What the DFML had was a team of teams each optimized to their own workflows and working on individual pieces of one greater product. The component-based team model increases efficiency as the larger technical foundations of a product are built, yet the integrations between those components can become a blind spot needing special consideration: integration testing was a known need in the project strategy. Last Call Media was brought on to be the integration testing team, and we knew from experience that concentrating testing of all functionality to a separate group, and as a final “phase” all work must pass through, leads to surprise issues arising too late in the life of the project. This was important as the timeline was one of the most important factors of this project: constituents needed to be able to apply for PFML benefits on January 1, 2021, no matter what.

As we began to work with the existing teams, we saw exactly what we could bring to the table: a strong strategy, clear approach, and defined process for integrating all work across every team, and systematically testing that work, as early in the development process as possible, so that fully tested product releases could be done with confidence and ease.

There were four main aspects of this project that needed to be considered in order to achieve success:

  • The claimant portal, built using React, where constituents would be able to submit PFML claims and receive updates about the status of those claims,
  • The claim call center, where customer service representatives would take calls from claimants and enter their claim information into the claimant portal,
  • The claims processing system, the tool in which customer service representatives can process PFML claims via a task queue (and which is fed information from the portal, call center, and other third-party tools), and
  • The API that would bring all of these parts together to work seamlessly.

Then, of course, there’s the testing. LCM began our work by establishing three types of tests that all project work would need to pass in order to be considered complete:

  • End-to-End (E2E) testing: automated continuous verification of the functionality and integration of all 4 systems.
  • Load and Stress testing: verifying the E2E functionality and integration under substantial strain to see what the system can sustain, where it breaks, what breaks it, etc.
  • Business Simulation testing: verifying if the people behind the scenes who will be doing this work on a daily basis can effectively perform said work with the systems and functionality that have been put into place, and whether this work can be performed when there is a substantial amount of it.

As we worked to set up the proper tests for the product, we found many opportunities to gain alignment across all of the development teams with our overall testing philosophy: it should be a part of each team’s workflow instead of a final phase removed from the team(s) performing the work. We helped coach each team on delivering value incrementally, and their eventual ownership of where the E2E testing suite impacts their work. LCM brought testing to the program and enabled the teams to absorb it as their own.

I have been impressed with you and team from day 1.

Matthew Kristen, Executive Program Manager, State of Massachusetts

Last Call Media came to the PFML project not just to establish automated testing, but to ask timely, hard questions about how the program was managing dependencies, how the sequencing of each team’s deliverables was planned, and how completed work was being demonstrated; when something wasn’t previously considered or prioritized, LCM made sure to find out why. Through the understanding that our experience in DevOps and application readiness affords us, we sought to shine a light into the cracks of the program, making it possible to deliver, with certainty, a functional and effective product to the constituents of Massachusetts.

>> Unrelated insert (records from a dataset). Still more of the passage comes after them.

$ cat src/rtl/txs_pkg.sv
// Package: shared types and constants for the transmit start logic.
// Assumes: nothing; pure declarations.
package txs_pkg;

    // Arming state of the start sequencer
    typedef enum logic [0:0] {
        ST_ARMED = 1'b0,
        ST_WAIT  = 1'b1
    } arm_state_t;

    // Word address of the threshold register
    localparam int unsigned THR_REG_ADDR = 0;

endpackage

$ cat src/rtl/txs_thresh_reg.sv
// Module: holds the programmable start threshold field and serves reads.
// Assumes: writes are only meaningful while the transmitter is halted;
// other writes are dropped. Reads are combinational and have no side effect.
module txs_thresh_reg #(
    parameter int unsigned ADDR_W  = 4,
    parameter int unsigned DATA_W  = 32,
    parameter int unsigned FIELD_W = 11
) (
    input  logic               clk,
    input  logic               rst_n,
    input  logic               wr_en,
    input  logic               rd_en,
    input  logic [ADDR_W-1:0]  addr,
    input  logic [DATA_W-1:0]  wdata,
    input  logic               halted,
    output logic [DATA_W-1:0]  rdata,
    output logic [FIELD_W-1:0] field
);
    import txs_pkg::*;

    localparam int unsigned PAD_W = DATA_W - FIELD_W;

    logic sel;

    // Decode the register address
    assign sel = (addr == ADDR_W'(THR_REG_ADDR));

    // Store the field; accept writes only while halted
    always_ff @(posedge clk) begin
        if (!rst_n) begin
            field <= '0;
        end else if (wr_en && sel && halted) begin
            field <= wdata[FIELD_W-1:0];
        end
    end

    // Return the field with the reserved upper bits forced to zero
    always_comb begin
        if (rd_en && sel) begin
            rdata = {{PAD_W{1'b0}}, field};
        end else begin
            rdata = '0;
        end
    end

endmodule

Last Call Media takes an immense amount of pride in the difficult work all of the teams performed, and their willingness to embrace the testing processes we implemented within their workflows. With the successful launch of the PFML program, LCM is happy to see further proof of the strength of enabling teams to own 100% of their work.

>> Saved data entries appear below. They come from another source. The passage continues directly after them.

File: src/rtl/thre_latch.sv
module thre_latch (
    input  logic clk,
    input  logic rst_n,
    input  logic set_ev,
    input  logic clr_wr,
    input  logic clr_rd,
    output logic pend
);
    always_ff @(posedge clk) begin
        if (!rst_n)               pend <= 1'b0;
        else if (set_ev)          pend <= 1'b1;
        else if (clr_wr || clr_rd) pend <= 1'b0;
    end

    // a clear without a set empties the latch
    assert_thre_clear_R9: assert property (@(posedge clk) disable iff (!rst_n)
        (!set_ev && (clr_wr || clr_rd)) |=> !pend);
endmodule

File: src/rtl/irq_fsm.sv
module irq_fsm
    import uirq_pkg::*;
(
    input  logic       clk,
    input  logic       rst_n,
    input  logic       line_c,
    input  logic       rx_c,
    input  logic       to_c,
    input  logic       thre_c,
    input  logic       mdm_c,
    input  logic       fifo_mode,
    output cause_e     state,
    output logic [7:0] iir,
    output logic       pending
);
    cause_e next;
    logic   to_q;

    always_comb begin
        if (line_c)      next = ST_LINE;
        else if (rx_c)   next = ST_RXD;
        else if (thre_c) next = ST_THRE;
        else if (mdm_c)  next = ST_MODEM;
        else             next = ST_IDLE;
    end

    always_ff @(posedge clk) begin
        if (!rst_n) begin
            state <= ST_IDLE;
            to_q  <= 1'b0;
        end else begin
            state <= next;
            to_q  <= (next == ST_RXD) && to_c;
        end
    end

    always_comb begin
        iir       = 8'h00;
        iir[7:6]  = fifo_mode ? 2'b11 : 2'b00;
        pending   = 1'b1;
        unique case (state)
            ST_IDLE: begin
                iir[0]  = 1'b1;
                pending = 1'b0;
            end
            ST_LINE:  iir[2:1] = CODE_LINE;
            ST_RXD: begin
                iir[2:1] = CODE_RXD;
                iir[3]   = to_q;
            end
            ST_THRE:  iir[2:1] = CODE_THRE;
            ST_MODEM: iir[2:1] = CODE_MODEM;
            default: begin
                iir[0]  = 1'b1;
                pending = 1'b0;
            end
        endcase
    end

    // a line error always wins the next state
    assert_line_first_R2: assert property (@(posedge clk) disable iff (!rst_n)
        line_c |=> (state == ST_LINE));

    // transmit-empty never shadows receive data
    assert_rx_over_thre_R2: assert property (@(posedge clk) disable iff (!rst_n)
        (!line_c && rx_c) |=> (state == ST_RXD));
endmodule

Hide additional information on this project
Show additional information on this project Expand
Paid Family and Medical Leave for the Commonwealth of Massachusetts

Processes
  • Agile/Kanban
  • Agile/Scrum
Team Leadership
  • Senior Producer
    Kelly Albrecht

Last Call Media joined the Commonwealth’s Department of Family and Medical Leave (DFML) to implement new technology for assuring the stability of PFML claims intake and administration in time for launch of the New Year’s Day deadline.  

Last Call’s focus was to facilitate communication, quality control, and confidence among the teams—establishing an “End to End” vision of the applicant journey that crossed multiple layers of technology. Last Call Media was one of several teams that came together with DFML to achieve the ultimate goal of the project: to create a system that made applying for and managing PFML claims as easy as possible and to achieve a required careful orchestration between the teams working on the discrete components.

Earlier in the year, Last Call Media worked with the Massachusetts Department of Unemployment Assistance on a project in which we implemented automated testing and other automation processes. Word of the successful outcomes traveled through departments. When it came time to enhance the DFML’s program with DevOps automation, they contacted LCM.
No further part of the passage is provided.